As it continued descending, Flight 427 flew into some air turbulence trailing off the wingtips of a Delta 727 flying four miles ahead. The jostling, reflected by a momentary jump in airspeed, appeared to be routine, posing no threat. But it caught the pilots off guard.

"Sheez," said Germano.

"Zuh," said Emmett.

A series of unidentified sounds were then captured by the cockpit recorder. Thump. Clickety-click. Pssssssst. Thump.

That's the moment investigators believe Flight 427's rudder moved suddenly to its extreme left - a movement known as a "hardover," which is not supposed to happen while a 737 is in the air - and locked in that position.

The next 24 seconds were captured by the cockpit voice recorder.

The jet peeled off to the left, like a fighter plane in a World War II movie.

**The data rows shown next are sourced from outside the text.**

$ cat src/rtl/core_dispatcher.sv
// Sequences one task onto the core array: latch, load the shared buses,
// pulse Start, ignore stale Ready during the guard window, wait for the
// launched cores, then pulse done (with timeout_err if the watchdog fired).
import core_dispatcher_pkg::*;

module core_dispatcher #(
  parameter int GUARD_CYCLES = 1,
  parameter int TIMEOUT      = 1024,
  parameter int CNT_W        = 16
) (
  input  logic      clk,
  input  logic      reset,
  input  logic      task_valid,
  output logic      task_ready,
  input  cores_t    task_mask,
  input  cores_t    task_r0_en,
  input  reg_bus_t  task_r0_data,
  input  insn_bus_t task_insn,
  output insn_bus_t insn_data,
  output cores_t    init_R0_flag,
  output reg_bus_t  init_R0_data,
  output cores_t    Start,
  input  cores_t    Ready,
  output logic      busy,
  output logic      done,
  output logic      timeout_err
);

  // Counter compare values; a zero guard or zero timeout never reaches them
  localparam logic [CNT_W-1:0] GUARD_LIM =
    (GUARD_CYCLES > 0) ? CNT_W'(GUARD_CYCLES - 1) : '0;
  localparam logic [CNT_W-1:0] TIMEOUT_LIM =
    (TIMEOUT > 0) ? CNT_W'(TIMEOUT - 1) : '0;
  localparam logic WATCHDOG_ON = (TIMEOUT > 0);

  disp_state_e state;

  // Task captured at transfer; held until the next transfer
  cores_t    mask_q;
  cores_t    r0_en_q;
  reg_bus_t  r0_q;
  insn_bus_t insn_q;

  // Shared counter controls
  logic             wd_load;
  logic             wd_en;
  logic [CNT_W-1:0] wd_limit;
  logic             wd_hit;
  logic             in_guard;
  logic             in_wait;
  logic             cores_done;
  logic             timed_out;

  assign in_guard   = (state == DISP_STATE_GUARD);
  assign in_wait    = (state == DISP_STATE_WAIT);
  assign cores_done = all_ready(Ready, mask_q);
  assign timed_out  = WATCHDOG_ON && in_wait && wd_hit;

  // Counter runs through GUARD and WAIT, restarting on entry to each phase
  always_comb begin
    // NOTE: every signal driven here gets a default first so no path can
    // leave it unassigned and infer a latch.
    wd_en    = 1'b0;
    wd_load  = 1'b1;
    wd_limit = TIMEOUT_LIM;
    if (in_guard) begin
      wd_en    = 1'b1;
      wd_load  = wd_hit;
      wd_limit = GUARD_LIM;
    end else if (in_wait) begin
      wd_en    = 1'b1;
      wd_load  = 1'b0;
    end
  end

  disp_watchdog #(
    .CNT_W (CNT_W)
  ) u_watchdog (
    .clk    (clk),
    .reset  (reset),
    .load   (wd_load),
    .en     (wd_en),
    .limit  (wd_limit),
    .expire (wd_hit)
  );

  // Accept only in IDLE, and never while reset is asserted
  assign task_ready = (state == DISP_STATE_IDLE) && !reset;
  assign busy       = (state != DISP_STATE_IDLE);

  // Dispatcher FSM with registered strobes and bus images
  always_ff @(posedge clk) begin
    if (reset) begin
      state        <= DISP_STATE_IDLE;
      mask_q       <= '0;
      r0_en_q      <= '0;
      r0_q         <= '0;
      insn_q       <= '0;
      insn_data    <= '0;
      init_R0_data <= '0;
      init_R0_flag <= '0;
      Start        <= '0;
      done         <= 1'b0;
      timeout_err  <= 1'b0;
    end else begin
      // Strobes are single-cycle; set only on the transition into their state
      Start        <= '0;
      init_R0_flag <= '0;
      done         <= 1'b0;
      timeout_err  <= 1'b0;

      case (state)
        DISP_STATE_IDLE: begin
          if (task_valid) begin
            mask_q  <= task_mask;
            r0_en_q <= task_r0_en;
            r0_q    <= task_r0_data;
            insn_q  <= task_insn;
            if (task_mask == '0) begin
              // Nothing to launch: complete immediately without touching buses
              state <= DISP_STATE_DONE;
              done  <= 1'b1;
            end else begin
              state <= DISP_STATE_LOAD;
            end
          end
        end

        DISP_STATE_LOAD: begin
          insn_data    <= insn_q;
          init_R0_data <= r0_q;
          Start        <= mask_q;
          init_R0_flag <= r0_strobe(mask_q, r0_en_q);
          state        <= DISP_STATE_START;
        end

        DISP_STATE_START: begin
          state <= (GUARD_CYCLES > 0) ? DISP_STATE_GUARD : DISP_STATE_WAIT;
        end

        DISP_STATE_GUARD: begin
          // Ready is still stale from the previous run here
          if (wd_hit) begin
            state <= DISP_STATE_WAIT;
          end
        end

        DISP_STATE_WAIT: begin
          if (cores_done) begin
            state <= DISP_STATE_DONE;
            done  <= 1'b1;
          end else if (timed_out) begin
            state       <= DISP_STATE_DONE;
            done        <= 1'b1;
            timeout_err <= 1'b1;
          end
        end

        DISP_STATE_DONE: begin
          state <= DISP_STATE_IDLE;
        end

        default: begin
          state <= DISP_STATE_IDLE;
        end
      endcase
    end
  end

endmodule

Then it rolled upside down and began falling out of the sky, nose pointed almost straight down.

"Whoa," exclaimed Germano. Clickety click. "Hang on."

The engines whined as the jet accelerated from 190 knots to 260 knots - nearly 300 miles per hour.

Emmett grunted.

"Hang on," Germano said again. A wailing horn warned that the autopilot had disconnected. "Hang on."

"Oh (expletive)," exclaimed Emmett.

"Hang on," Germano shouted. Some investigators believe that, at this point, Germano cranked his control wheel as hard as he could to the right, deploying wing ailerons in an attempt to counter the roll. When that proved fruitless, he exclaimed: "What the hell is this?"

The control yoke began shaking, warning the pilots that the wings were about to lose all lift. An altitude warning tone sounded.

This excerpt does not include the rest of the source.